Although John Hay wrote lengthy obituaries for other White House friends and Lincoln relatives, including Ellsworth and Baker, and years later, upon the death of Tad Lincoln, Hay makes no mention of Willie’s death in his letters or journals. This brings to mind an unfortunate and tantalizing hole in the fabric of this history. Hay’s diary, in many ways the most perceptive portrait of Lincoln and of the White House from April 1861 until December 1864, sputters to a halt in early December 1861; then—excepting a half-dozen undated jottings—it does not resume until April 1863. Close examination of the blue-lined notebooks reveals that at least one signature (eight pages) was razored out of the diary after November 13, 1861, and the nonsequential jumble of volumes strongly suggests that one or more have been altogether lost or destroyed.
That Hay’s diary was censored for the sake of propriety, either by the writer himself or by his wife, Clara, has never been in doubt. In the 1960s, the scholar John Ettlinger masterfully rescued and transcribed many sections of the manuscript that had been inked out; other passages remain obscured, beyond salvation even by ultraviolet light; and if volumes are missing no one alive seems to know what has become of them.
It is a mystery that—evidence suggests—leads to the door of Mrs. Lander’s “cottage,” to which she had allowed John Hay access while her husband was gone to the wars, and after he died from his wound. Hay was, said one woman who visited the White House, the most attractive man she had seen in the city. And Jean Margaret Lander was one of the most captivating women in the world. That they were immediately drawn to each other even Hay’s expurgated diary cannot conceal.
Hay’s journalistic columns from this period have survived, but they contain no mention of Willie Lincoln’s death or the grief in the White House. He writes of the war, and political intrigue. He praises the heroes of Fort Donelson, Tennessee, General Grant and General McClernand, who forced the unconditional surrender of the Confederate stronghold and twelve thousand rebel soldiers on the Cumberland River. He condemns the shameless opportunism of radical senator James Henry Lane of Kansas, who “used his position as a senator to have himself appointed a Brigadier General,” only for political gain and prestige as an abolitionist. On February 21, Hay uses his column to praise the commander in chief for the recent military successes. “The welfare of the nation is in safe hands, when the Chief Magistrate has at once a genius in conception and a talent in execution that renders him at once independent of Generals and of politicians.” He had begun as a humorous skeptic of the Illinois lawyer’s executive gifts. Watching Lincoln for a year in office had made Hay a confirmed believer in his genius.

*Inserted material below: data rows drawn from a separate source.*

==> src/rtl/membership_set_table_macros.svh <==
// Assertion helpers shared by the RTL.
`ifndef MEMBERSHIP_SET_TABLE_MACROS_SVH
`define MEMBERSHIP_SET_TABLE_MACROS_SVH

// Same-cycle implication, quiet during reset.
`define MST_ASSERT_NOW(label, clk, rst, ante, cons) \
  label: assert property (@(posedge clk) disable iff (rst) (ante) |-> (cons)) \
    else $error("assertion failed");

// Next-cycle implication, quiet during reset.
`define MST_ASSERT_NEXT(label, clk, rst, ante, cons) \
  label: assert property (@(posedge clk) disable iff (rst) (ante) |=> (cons)) \
    else $error("assertion failed");

`endif

==> src/rtl/mst_pkg.sv <==
package mst_pkg;

  localparam int unsigned CAPACITY_DEF = 16;
  localparam int unsigned VALUE_W      = 32;
  localparam int unsigned OP_W         = 2;
  localparam int unsigned COUNT_OUT_W  = 5;

  localparam logic [OP_W-1:0] OP_INSERT = 2'd0;
  localparam logic [OP_W-1:0] OP_SEARCH = 2'd1;
  localparam logic [OP_W-1:0] OP_REMOVE = 2'd2;

  // Lookup token walking the cell row.
  typedef struct packed {
    logic               vld;
    logic [VALUE_W-1:0] value;
    logic               hit;   // a cell upstream holds the value
    logic               free;  // a cell upstream is empty
  } token_t;

  // Commit broadcast to every cell once the lookup is done.
  typedef struct packed {
    logic               ins;   // fill the first free cell
    logic               rem;   // clear the matching cell
    logic [VALUE_W-1:0] value;
  } cmd_t;

endpackage
--- config.mk ---
export PLATFORM = sky130hd
export DESIGN_NAME = lfruscp_ram
export DESIGN_NICKNAME = d
export VERILOG_FILES = /design/src/rtl/lfruscp_ram.sv
export SDC_FILE = /design/constraint.sdc
export NUM_CORES = 1
export LEC_CHECK = 0
export BUFFER_PORTS_ARGS = -buffer_cell sky130_fd_sc_hd__buf_4
export CORE_MARGIN = 2
export CORE_UTILIZATION = 25
export CTS_CLUSTER_DIAMETER = 40
export CTS_CLUSTER_SIZE = 14
export DETAILED_ROUTE_END_ITERATION = 12
export GPL_TIMING_DRIVEN = 0
export SKIP_LAST_GASP = 1
export SLEW_MARGIN = 10
export SYNTH_ARGS = -nofsm -noshare
export SYNTH_HDL_FRONTEND = slang
export SYNTH_SLANG_ARGS = --single-unit
export TNS_END_PERCENT = 20
--- constraint.sdc ---
create_clock -name clock -period 3.8 [get_ports clock]
set_input_delay 0 -clock clock [delete_from_list [all_inputs] [get_ports clock]]
set_output_delay 0 -clock clock [all_outputs]
set_load 0.02 [all_outputs]
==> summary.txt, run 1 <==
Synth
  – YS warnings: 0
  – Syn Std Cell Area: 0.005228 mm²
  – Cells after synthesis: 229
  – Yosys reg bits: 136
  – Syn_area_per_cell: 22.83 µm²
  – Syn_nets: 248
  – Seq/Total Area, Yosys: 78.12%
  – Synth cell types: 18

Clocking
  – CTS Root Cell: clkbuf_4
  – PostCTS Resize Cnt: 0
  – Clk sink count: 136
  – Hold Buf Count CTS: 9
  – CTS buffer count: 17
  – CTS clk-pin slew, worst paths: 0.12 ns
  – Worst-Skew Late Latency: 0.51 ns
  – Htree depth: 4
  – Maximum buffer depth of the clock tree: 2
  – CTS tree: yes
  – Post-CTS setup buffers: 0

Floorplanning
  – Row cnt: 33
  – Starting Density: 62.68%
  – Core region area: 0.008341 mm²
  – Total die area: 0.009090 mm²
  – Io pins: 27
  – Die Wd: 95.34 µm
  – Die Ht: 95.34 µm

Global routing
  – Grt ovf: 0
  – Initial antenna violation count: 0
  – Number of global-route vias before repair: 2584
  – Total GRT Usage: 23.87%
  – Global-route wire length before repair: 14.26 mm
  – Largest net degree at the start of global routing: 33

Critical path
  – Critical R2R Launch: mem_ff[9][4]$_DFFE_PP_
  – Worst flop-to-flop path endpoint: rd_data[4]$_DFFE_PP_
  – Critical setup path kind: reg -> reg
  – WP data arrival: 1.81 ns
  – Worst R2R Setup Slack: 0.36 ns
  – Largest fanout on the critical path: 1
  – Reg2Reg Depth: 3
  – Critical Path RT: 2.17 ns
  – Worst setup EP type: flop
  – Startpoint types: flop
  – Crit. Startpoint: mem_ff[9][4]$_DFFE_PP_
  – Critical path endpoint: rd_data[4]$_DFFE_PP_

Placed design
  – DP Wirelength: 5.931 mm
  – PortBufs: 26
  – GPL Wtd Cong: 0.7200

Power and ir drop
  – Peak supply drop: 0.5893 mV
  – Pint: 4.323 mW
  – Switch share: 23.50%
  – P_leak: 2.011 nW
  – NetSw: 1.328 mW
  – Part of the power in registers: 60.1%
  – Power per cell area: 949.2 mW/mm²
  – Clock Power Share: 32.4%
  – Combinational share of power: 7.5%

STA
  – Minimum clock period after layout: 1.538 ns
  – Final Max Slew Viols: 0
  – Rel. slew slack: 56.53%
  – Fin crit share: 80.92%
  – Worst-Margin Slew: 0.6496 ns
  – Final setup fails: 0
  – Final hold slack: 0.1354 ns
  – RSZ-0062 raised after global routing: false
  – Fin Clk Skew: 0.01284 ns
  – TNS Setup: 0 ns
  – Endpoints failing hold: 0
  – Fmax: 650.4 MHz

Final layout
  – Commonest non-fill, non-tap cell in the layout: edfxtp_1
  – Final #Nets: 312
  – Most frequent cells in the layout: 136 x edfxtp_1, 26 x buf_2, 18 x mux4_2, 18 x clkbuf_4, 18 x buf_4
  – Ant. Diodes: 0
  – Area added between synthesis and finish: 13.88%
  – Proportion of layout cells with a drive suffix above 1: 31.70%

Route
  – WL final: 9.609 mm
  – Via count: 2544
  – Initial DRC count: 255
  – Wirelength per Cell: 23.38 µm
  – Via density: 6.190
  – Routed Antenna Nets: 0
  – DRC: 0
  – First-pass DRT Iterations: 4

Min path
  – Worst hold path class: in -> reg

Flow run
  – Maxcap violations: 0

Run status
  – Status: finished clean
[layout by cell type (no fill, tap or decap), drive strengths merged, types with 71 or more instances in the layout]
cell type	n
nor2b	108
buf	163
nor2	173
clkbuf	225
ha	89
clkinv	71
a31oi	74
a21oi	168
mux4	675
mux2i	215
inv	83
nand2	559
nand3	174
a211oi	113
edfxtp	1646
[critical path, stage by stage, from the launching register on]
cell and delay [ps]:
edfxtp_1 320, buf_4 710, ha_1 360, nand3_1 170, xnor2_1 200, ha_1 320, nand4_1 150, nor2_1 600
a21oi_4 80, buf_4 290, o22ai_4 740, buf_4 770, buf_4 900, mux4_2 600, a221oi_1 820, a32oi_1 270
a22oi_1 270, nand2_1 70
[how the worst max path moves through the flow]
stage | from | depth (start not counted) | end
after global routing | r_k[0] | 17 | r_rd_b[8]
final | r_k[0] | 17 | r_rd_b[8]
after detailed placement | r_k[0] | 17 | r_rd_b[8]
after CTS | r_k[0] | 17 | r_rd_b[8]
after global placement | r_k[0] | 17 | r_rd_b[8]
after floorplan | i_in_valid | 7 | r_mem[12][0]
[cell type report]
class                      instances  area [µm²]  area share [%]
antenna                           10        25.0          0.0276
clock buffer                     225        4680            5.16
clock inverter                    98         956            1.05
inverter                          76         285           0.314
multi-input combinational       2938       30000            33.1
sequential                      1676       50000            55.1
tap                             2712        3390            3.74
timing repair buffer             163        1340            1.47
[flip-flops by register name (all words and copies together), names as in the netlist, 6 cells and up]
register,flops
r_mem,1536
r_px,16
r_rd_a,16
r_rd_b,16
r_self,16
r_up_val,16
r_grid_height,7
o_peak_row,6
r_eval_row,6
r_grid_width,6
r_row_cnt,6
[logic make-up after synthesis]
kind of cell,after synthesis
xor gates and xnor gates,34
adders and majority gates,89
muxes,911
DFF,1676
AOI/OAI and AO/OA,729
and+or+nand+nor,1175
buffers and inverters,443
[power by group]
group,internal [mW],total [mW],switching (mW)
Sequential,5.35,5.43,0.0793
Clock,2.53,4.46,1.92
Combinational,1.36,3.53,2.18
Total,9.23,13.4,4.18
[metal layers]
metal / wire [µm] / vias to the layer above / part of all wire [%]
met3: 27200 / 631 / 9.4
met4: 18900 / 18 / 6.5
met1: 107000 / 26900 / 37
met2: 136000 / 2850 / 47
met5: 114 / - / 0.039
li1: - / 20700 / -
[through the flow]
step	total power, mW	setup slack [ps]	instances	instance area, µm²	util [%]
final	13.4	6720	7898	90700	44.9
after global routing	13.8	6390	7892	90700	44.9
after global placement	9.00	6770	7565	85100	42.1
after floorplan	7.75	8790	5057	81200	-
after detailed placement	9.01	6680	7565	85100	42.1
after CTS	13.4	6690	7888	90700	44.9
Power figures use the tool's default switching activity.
## src/hdl/tcca_pkg.sv

```systemverilog
package tcca_pkg;

  localparam int unsigned SQRT_STEPS    = 24;
  localparam int unsigned CHI_DIV_STEPS = 32;
  localparam int unsigned FIN_DIV_STEPS = 64;
  localparam int unsigned CNT_W         = 7;

  localparam logic [15:0] MAX_TRK = 16'd255;

  localparam logic [19:0] RES_RESET = 20'd39322;

  localparam logic [1:0] ST_OK      = 2'd0;
  localparam logic [1:0] ST_NOASSOC = 2'd1;
  localparam logic [1:0] ST_ERR     = 2'd2;

  localparam logic [1:0] DIV_CHI = 2'd0;
  localparam logic [1:0] DIV_F1  = 2'd1;
  localparam logic [1:0] DIV_F2  = 2'd2;

  typedef struct packed {
    logic       accept;
    logic       sqrt_step;
    logic       mul;
    logic       div_load;
    logic [1:0] div_sel;
    logic       div_step;
    logic       sat;
    logic       sqm;
    logic       acc;
    logic       save_qd;
    logic       load_out;
  } cmd_t;

  typedef struct packed {
    logic go_chi;
    logic last;
    logic ok;
    logic out_free;
  } sts_t;

endpackage

```

## src/hdl/tcca_ctrl.sv

```systemverilog
module tcca_ctrl import tcca_pkg::*; (
  input  logic clk,
  input  logic rst_n,
  input  logic in_valid,
  output logic in_ready,
  input  sts_t sts,
  output cmd_t cmd
);

  typedef enum logic [12:0] {
    S_IDLE  = 13'b0000000000001,
    S_SQRT  = 13'b0000000000010,
    S_MUL   = 13'b0000000000100,
    S_DIVLD = 13'b0000000001000,
    S_DIV   = 13'b0000000010000,
    S_SAT   = 13'b0000000100000,
    S_SQM   = 13'b0000001000000,
    S_ACC   = 13'b0000010000000,
    S_CHK   = 13'b0000100000000,
    S_FD1   = 13'b0001000000000,
    S_FD2LD = 13'b0010000000000,
    S_FD2   = 13'b0100000000000,
    S_FIN   = 13'b1000000000000
  } state_t;

  state_t            state_r, state_nxt;
  logic [CNT_W-1:0]  cnt_r, cnt_nxt;

  assign in_ready = (state_r == S_IDLE);

  always_comb begin
    state_nxt = state_r;
    cnt_nxt   = cnt_r;
    cmd       = '0;
    case (state_r)
      S_IDLE: begin
        cnt_nxt = '0;
        if (in_valid) begin
          cmd.accept = 1'b1;
          state_nxt  = S_CHK;
          if (sts.go_chi) state_nxt = S_SQRT;
        end
      end
      S_SQRT: begin
        cmd.sqrt_step = 1'b1;
        cnt_nxt = cnt_r + 1'b1;
        if (cnt_r == CNT_W'(SQRT_STEPS - 1)) state_nxt = S_MUL;
      end
      S_MUL: begin
        cmd.mul   = 1'b1;
        state_nxt = S_DIVLD;
      end
      S_DIVLD: begin
        cmd.div_load = 1'b1;
        cmd.div_sel  = DIV_CHI;
        cnt_nxt      = '0;
        state_nxt    = S_DIV;
      end
      S_DIV: begin
        cmd.div_step = 1'b1;
        cnt_nxt = cnt_r + 1'b1;
        if (cnt_r == CNT_W'(CHI_DIV_STEPS - 1)) state_nxt = S_SAT;
      end
      S_SAT: begin
        cmd.sat   = 1'b1;
        state_nxt = S_SQM;
      end
      S_SQM: begin
        cmd.sqm   = 1'b1;
        state_nxt = S_ACC;
      end
      S_ACC: begin
        cmd.acc   = 1'b1;
        state_nxt = S_CHK;
      end
      S_CHK: begin
        cnt_nxt = '0;
        if (!sts.last) begin
          state_nxt = S_IDLE;
        end else if (sts.ok) begin
          cmd.div_load = 1'b1;
          cmd.div_sel  = DIV_F1;
          state_nxt    = S_FD1;
        end else begin
          state_nxt = S_FIN;
        end
      end
      S_FD1: begin
        cmd.div_step = 1'b1;
        cnt_nxt = cnt_r + 1'b1;
        if (cnt_r == CNT_W'(FIN_DIV_STEPS - 1)) state_nxt = S_FD2LD;
      end
      S_FD2LD: begin
        cmd.save_qd  = 1'b1;
        cmd.div_load = 1'b1;
        cmd.div_sel  = DIV_F2;
        cnt_nxt      = '0;
        state_nxt    = S_FD2;
      end
      S_FD2: begin
        cmd.div_step = 1'b1;
        cnt_nxt = cnt_r + 1'b1;
        if (cnt_r == CNT_W'(FIN_DIV_STEPS - 1)) state_nxt = S_FIN;
      end
      S_FIN: begin
        if (sts.out_free) begin
          cmd.load_out = 1'b1;
          state_nxt    = S_IDLE;
        end
      end
      default: begin
        state_nxt = S_IDLE;
      end
    endcase
  end

  always_ff @(posedge clk) begin
    if (!rst_n) begin
      state_r <= S_IDLE;
      cnt_r   <= '0;
    end else begin
      state_r <= state_nxt;
      cnt_r   <= cnt_nxt;
    end
  end

endmodule

```

## config.mk

```make
export PLATFORM = sky130hd
export DESIGN_NAME = tcca_ctrl
export DESIGN_NICKNAME = d
export VERILOG_FILES = /design/src/hdl/tcca_pkg.sv /design/src/hdl/tcca_ctrl.sv
export SDC_FILE = /design/constraint.sdc
export NUM_CORES = 1
export LEC_CHECK = 0
export BUFFER_PORTS_ARGS = -buffer_cell sky130_fd_sc_hd__buf_4
export CAP_MARGIN = 20
export CORE_UTILIZATION = 53
export DETAILED_ROUTE_END_ITERATION = 10
export HOLD_SLACK_MARGIN = 0.05
export PLACE_DENSITY = 0.74
export RECOVER_POWER = 25
export SLEW_MARGIN = 10
export SYNTH_ARGS = -nofsm -noshare
export SYNTH_HDL_FRONTEND = slang
export SYNTH_SLANG_ARGS = --single-unit
```

## constraint.sdc

```tcl
create_clock -name clk -period 2.89 [get_ports clk]
set_clock_uncertainty 0.1 [all_clocks]
set_input_delay 0.1445 -clock clk [delete_from_list [all_inputs] [get_ports clk]]
set_output_delay 0.1445 -clock clk [all_outputs]
set_load 0.005 [all_outputs]
```

==> out/metrics.cfg <==
[clock_tree]
cts_sinks=20
insertion_delay_ns=0.31
root_buffer=clkbuf_4
clk_pin_slew_ns=0.11
htree_levels=1
cts_hold_buf=5
cts_setup_buffers=0
numCtsBuffers=3
cts_tree=built
post_cts_resized=0
clockBufferDepth=2

[synthesis]
synth_top_area_share_pct=27.5
synth-simple-area-share_pct=43.6
ys_warn_count=0
ys_ff_latch=20
yosysMostFrequentCell=dfxtp_1
synthCells=174
synth_edf_count=0
synth-compound-area-share_pct=15.7
synth_area_leaders=dfxtp_1 (28%), nor2_1 (3.9%), nand3_1 (3.1%)
ys_types=55
ys_top_cells_by_count=dfxtp_1 (20), nor2_1 (15), inv_1 (10)
muxShareOfSynthArea_pct=0.688
synth_top_family_by_area=simple AND/OR/NAND/NOR gates
syn_area_um2=1450
seq_area_frac_synth_pct=27.5
synth.avg_cell_area_um2=8.36
synth_nets=182
async_flop_share_pct=0
synthXorXnorAreaFrac_pct=3.61
synth_fa_ha_area_share_pct=0.861
synth_ff_type=dfxtp_1
yosysTopAreaCell=dfxtp_1

[place]
detailed_place_hpwl_um=2710
gp_congestion=0.961
placed_area_um2=1560
portBuffers=19

[power_and_ir_drop]
cellLeakagePower_nw=0.668
p_per_area_nw_per_um2=500
peakVddDrop_uv=394

[sta]
relSlewSlack_pct=53.0
setup_viol=0
worst_pin_slew_ns=0.696
final.setup.tns_ns=0
final_hold_viol_count=0
min_period_over_period_pct=93.8
rsz0062_at_grt=false
slew_violations=0
max_freq_mhz=369
fin_crit_ns=2.71

[critical_path]
r2r_end=state_r[0]
timing_worst_setup_path_type=reg -> reg
critPathCaptureType=register
reg2reg_depth=6
path_cells=nor4b_1 -> nor4b_4 -> a32oi_1 -> nand2_1 -> o221ai_1 -> dlygate4sd3_1
crit_slowest_cell=nor4b_1
crit_arrival_ns=2.82
cp_max_fo=10
cp.buffers_inverters=1
cp-start-kind=register
slowest_delay_ns=0.66
reg2reg_setup_slack_ns=0.18
cp-startpoint=state_r[6]
r2r_start=state_r[6]
cp_top_family=simple AND/OR/NAND/NOR gates
crit_required_ns=3.00

[min_path]
whs_path_depth=3
hp-start=sts[2]
holdPathEnd=state_r[9]
hold_path_class=in -> reg

[routing]
wl_per_cell_um=16.1
first_pass_iters=4
drc=0
vias_per_cell=6.38
routed-via-count=1397
drtIter0Drc=56
ant_nets=0
finalWirelength_um=3530

[layout]
drive_gt1_share_pct=19.0
final_area_um2=1650
areaGrowthSynthToFinish_pct=13.2
layout.nets=198
antenna_cells=0
fill_cells=232

[global_routing]
grt_max_degree=15
antenna_found_initial=0
grt_pass1_wl_um=5710
grtUsageTotal_pct=26.9
grt_overflow=0
grt_pass1_vias=1230

[floorplanning]
design.core.area_um2=2540
die_y_um=54.4
initial_core_util_pct=57.1
num_rows=18
ioPinCount=20
dieWidth_um=54.4
die_area_um2=2960

[job]
cap_violations=0

[run_status]
outcome=completed

## flip-flops by register name (all words and copies together), names as in the netlist
register	flops
cnt_r	7
state_r	13
## cell usage in the layout, fill, tap and decap left out, drive strengths merged, types with 3 or more instances in the layout
| cell type | instances |
|---|---|
| nor3 | 10 |
| nor4 | 5 |
| buf | 19 |
| and3 | 6 |
| nor2b | 6 |
| nor2 | 15 |
| o211ai | 4 |
| nor4b | 5 |
| a32oi | 3 |
| or4 | 3 |
| and4 | 5 |
| a21boi | 5 |
| xor2 | 4 |
| nand2 | 8 |
| dlygate4sd3 | 5 |
| nand2b | 3 |
| dfxtp | 20 |
| nor3b | 3 |
| clkbuf | 3 |
| nand3 | 10 |
| o21ai | 3 |
| nand4 | 7 |
| inv | 10 |
## layout make-up
class,count,area (um2),share of cell area [%]
clock buffer,3,22.5,1.37
timing repair buffer,24,193,11.7
multi-input combinational,131,925,56.2
sequential,20,400,24.3
clock inverter,1,30.0,1.83
tap,30,37.5,2.28
inverter,10,37.5,2.28
## layer usage
layer | routed length [um] | GRT usage, % | up-vias
li1 | - | - | 680
met1 | 1550 | 35.7 | 654
met2 | 1740 | 45.1 | 57
met3 | 176 | 3.33 | 6
met4 | 57 | 8.12 | 0
met5 | 0 | 0 | -
## power breakdown
part	internal, mW	total, mW	switching [mW]	leakage, nW
clock	0.140	0.229	0.0881	0.0279
sequential	0.288	0.329	0.0406	0.162
combinational	0.123	0.265	0.142	0.479
total	0.551	0.822	0.271	0.668
## worst reg2reg max path, stage by stage (launching register included)
cell,delay (ns)
dfxtp_1,0.42
nor4b_1,0.66
nor4b_4,0.41
a32oi_1,0.20
nand2_1,0.12
o221ai_1,0.13
dlygate4sd3_1,0.58
## logic make-up (layout without fill, tap and decap cells)
kind of cell               after synthesis  count (layout)
buffers and inverters                   23              38
and+or+nand+nor                         94              94
DFF                                     20              20
xor gates and xnor gates                 6               6
muxes                                    1               1
adders and majority gates                1               1
AOI/OAI and AO/OA                       29              29
## worst max path at each step
stage | endpoint | slack (ns) | depth (start not counted)
2_1_floorplan | state_r[8] | 0.88 | 7
3_3_place_gp | state_r[8] | 0.79 | 5
3_5_place_dp | state_r[7] | 0.69 | 6
4_1_cts | state_r[0] | 0.24 | 6
5_1_grt | state_r[0] | 0.06 | 6
6_report | state_r[0] | 0.18 | 6
## stage by stage
stage	hold slack, ns	instances	utilization, %	total power, mW	setup slack (ns)
2_1_floorplan	0.184	174	-	0.529	0.884
3_3_place_gp	0.313	210	61.1	0.580	0.785
3_5_place_dp	0.337	210	61.1	0.584	0.693
4_1_cts	0.162	219	65.1	0.821	0.239
5_1_grt	0.176	219	64.7	0.864	0.0641
6_report	0.163	219	64.7	0.822	0.178
Power figures use the tool's default switching activity.
File: src/hw/rtl/lmpd_pkg.sv
// Shared types and constants for the LED matrix pulse driver.
// No dependencies; imported by every module of the block except lmpd_ram.
package lmpd_pkg;

    // Matrix geometry
    localparam int MATRIX_WIDTH  = 18;
    localparam int MATRIX_HEIGHT = 6;
    localparam int LED_TOTAL     = MATRIX_WIDTH * MATRIX_HEIGHT;
    localparam int ADDR_W        = (LED_TOTAL > 1) ? $clog2(LED_TOTAL) : 1;

    // Field widths
    localparam int OP_W        = 2;
    localparam int COORD_W     = 6;
    localparam int COLOR_W     = 24;
    localparam int TICK_W      = 10;
    localparam int CFG_IDX_W   = 2;
    localparam int SLOT_PROD_W = 2 * COORD_W + 2;

    // Serial format
    localparam int BITS_PER_LED = 24;
    localparam int BIT_W        = $clog2(BITS_PER_LED);

    // Timing register reset values
    localparam logic [TICK_W-1:0] ZERO_HIGH_RST = TICK_W'(14);
    localparam logic [TICK_W-1:0] ONE_HIGH_RST  = TICK_W'(52);
    localparam logic [TICK_W-1:0] LOW_RST       = TICK_W'(52);

    typedef enum logic [OP_W-1:0] {
        OP_WRITE = 2'd0,
        OP_START = 2'd1,
        OP_TICK  = 2'd2
    } t_op;

    typedef enum logic [CFG_IDX_W-1:0] {
        CFG_ZERO_HIGH = 2'd0,
        CFG_ONE_HIGH  = 2'd1,
        CFG_LOW       = 2'd2
    } t_cfg_idx;

    typedef struct packed {
        logic [TICK_W-1:0] zero_high;
        logic [TICK_W-1:0] one_high;
        logic [TICK_W-1:0] low;
    } t_timing;

    typedef struct packed {
        logic line_level;
        logic busy;
        logic frame_done;
    } t_result;

endpackage

File: src/hw/rtl/led_matrix_pulse_driver_core.sv
// A result word is registered in the output register, or in the skid entry while the
// output register holds an untaken one. One input word per cycle while the skid is
// empty; the two-entry output buffer keeps input ready while one result waits. Pixel
// store reads are prefetched. Reset (synchronous, active low) clears sequencer state
// and the store's valid bits at once, so the store reads as zero with no clearing pass.
// Depends on lmpd_pkg, lmpd_engine, lmpd_skid, lmpd_ram.
module led_matrix_pulse_driver_core
    import lmpd_pkg::*;
(
    input  logic                 i_clk,
    input  logic                 i_rst_n,
    // input words
    input  logic                 i_in_valid,
    output logic                 o_in_ready,
    input  logic [OP_W-1:0]      i_operation,
    input  logic [COORD_W-1:0]   i_x_pos,
    input  logic [COORD_W-1:0]   i_y_pos,
    input  logic [COLOR_W-1:0]   i_color,
    // result words
    output logic                 o_out_valid,
    input  logic                 i_out_ready,
    output logic                 o_line_level,
    output logic                 o_busy_res,
    output logic                 o_frame_done,
    // timing registers
    input  logic                 i_cfg_we,
    input  logic [CFG_IDX_W-1:0] i_cfg_index,
    input  logic [TICK_W-1:0]    i_cfg_data
);

    t_timing r_timing;
    t_result eng_result;
    t_result out_result;
    logic    in_fire;
    logic    eng_sending;

    assign in_fire = i_in_valid && o_in_ready;

    // Timing registers; index three is not decoded
    always_ff @(posedge i_clk) begin
        if (!i_rst_n) begin
            r_timing.zero_high <= ZERO_HIGH_RST;
            r_timing.one_high  <= ONE_HIGH_RST;
            r_timing.low       <= LOW_RST;
        end else if (i_cfg_we) begin
            unique case (t_cfg_idx'(i_cfg_index))
                CFG_ZERO_HIGH: r_timing.zero_high <= i_cfg_data;
                CFG_ONE_HIGH:  r_timing.one_high  <= i_cfg_data;
                CFG_LOW:       r_timing.low       <= i_cfg_data;
                default: begin
                end
            endcase
        end
    end

    // Sequencer and frame store: all state changes at the accepting edge
    lmpd_engine u_engine (
        .i_clk      (i_clk),
        .i_rst_n    (i_rst_n),
        .i_fire     (in_fire),
        .i_operation(i_operation),
        .i_x_pos    (i_x_pos),
        .i_y_pos    (i_y_pos),
        .i_color    (i_color),
        .i_timing   (r_timing),
        .o_result   (eng_result),
        .o_sending  (eng_sending)
    );

    // Output register plus skid entry; input ready while the skid is empty
    lmpd_skid u_skid (
        .i_clk      (i_clk),
        .i_rst_n    (i_rst_n),
        .i_push     (in_fire),
        .i_data     (eng_result),
        .o_ready    (o_in_ready),
        .o_valid    (o_out_valid),
        .o_data     (out_result),
        .i_pop_ready(i_out_ready)
    );

    assign o_line_level = out_result.line_level;
    assign o_busy_res   = out_result.busy;
    assign o_frame_done = out_result.frame_done;

    // Input only stalls when both buffer entries hold results
    a_stall_has_output: assert property (@(posedge i_clk) disable iff (!i_rst_n)
        !o_in_ready |-> o_out_valid)
        else $error("input stalled with no pending result");

    // Frame ends in a low phase of a busy tick
    a_done_shape: assert property (@(posedge i_clk) disable iff (!i_rst_n)
        (o_out_valid && o_frame_done) |-> (o_busy_res && !o_line_level))
        else $error("frame done reported outside a busy low tick");

    // Sequencer is idle right after reporting frame done
    a_done_idle: assert property (@(posedge i_clk) disable iff (!i_rst_n)
        (in_fire && eng_result.frame_done) |=> !eng_sending)
        else $error("still sending after frame done");

endmodule

File: src/hw/rtl/lmpd_ram.sv
// Generic single-write, single-read RAM with registered read data.
// No dependencies.
module lmpd_ram #(
    parameter int WIDTH  = 8,
    parameter int DEPTH  = 16,
    parameter int ADDR_W = (DEPTH > 1) ? $clog2(DEPTH) : 1
) (
    input  logic              i_clk,
    input  logic              i_we,
    input  logic [ADDR_W-1:0] i_waddr,
    input  logic [WIDTH-1:0]  i_wdata,
    input  logic [ADDR_W-1:0] i_raddr,
    output logic [WIDTH-1:0]  o_rdata
);

    logic [WIDTH-1:0] r_mem [DEPTH];

    always_ff @(posedge i_clk) begin
        if (i_we) begin
            r_mem[i_waddr] <= i_wdata;
        end
        o_rdata <= r_mem[i_raddr];
    end

endmodule

File: src/hw/rtl/lmpd_skid.sv
// Two-entry output buffer (output register plus skid) for result words.
// Depends on lmpd_pkg.
module lmpd_skid
    import lmpd_pkg::*;
(
    input  logic    i_clk,
    input  logic    i_rst_n,
    input  logic    i_push,
    input  t_result i_data,
    output logic    o_ready,
    output logic    o_valid,
    output t_result o_data,
    input  logic    i_pop_ready
);

    logic    r_out_valid;
    logic    r_skid_valid;
    t_result r_out;
    t_result r_skid;
    logic    pop;

    assign pop     = r_out_valid && i_pop_ready;
    assign o_ready = !r_skid_valid;
    assign o_valid = r_out_valid;
    assign o_data  = r_out;

    always_ff @(posedge i_clk) begin
        if (!i_rst_n) begin
            r_out_valid  <= 1'b0;
            r_skid_valid <= 1'b0;
        end else if (!r_out_valid || pop) begin
            if (r_skid_valid) begin
                r_out        <= r_skid;
                r_skid_valid <= 1'b0;
            end else begin
                r_out_valid <= i_push;
                if (i_push) begin
                    r_out <= i_data;
                end
            end
        end else if (i_push) begin
            r_skid       <= i_data;
            r_skid_valid <= 1'b1;
        end
    end

endmodule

In Stoddard’s column for the New York Examiner, we find only this comment on the president for March 3: “The President is looking somewhat better, the all-absorbing interest of this hour of action serving to draw his thoughts away from his bereavement.” Every Thursday afternoon, at the hour of his child’s death, Mr. Lincoln would shut himself up in the Prince of Wales room, and think of Willie, and indulge his sorrow. He would emerge daubing his red eyes with his handkerchief, and return to work at his desk.
ON FEBRUARY 26, 1862, Nicolay celebrated his thirtieth birthday. He wrote to Therena on a rainy Wednesday: “Ten years ago, I was a printer’s devil in Pittsfield, as you and I will long remember. Twenty years ago I was a school boy in St. Louis . . . thirty years ago I was born in the Flemish Palatinate of Bavaria.” He laments the fact that much of the second decade of his life was wasted—through no fault of his own. Orphaned, unschooled, the boy that fortune spurned “might have gained much skill, knowledge and experience in that time, which I now sorely need.” Now he was learning on the job in the most rigorous of classrooms—where men’s fates hung upon his decisions—under the tutelage of incomparable masters. Mr. Lincoln knew, as we do, that the thirty-year-old former printer’s devil had skill and knowledge equal to the challenges he faced in the White House. Yet John George Nicolay somehow tempered his confidence with a touching humility.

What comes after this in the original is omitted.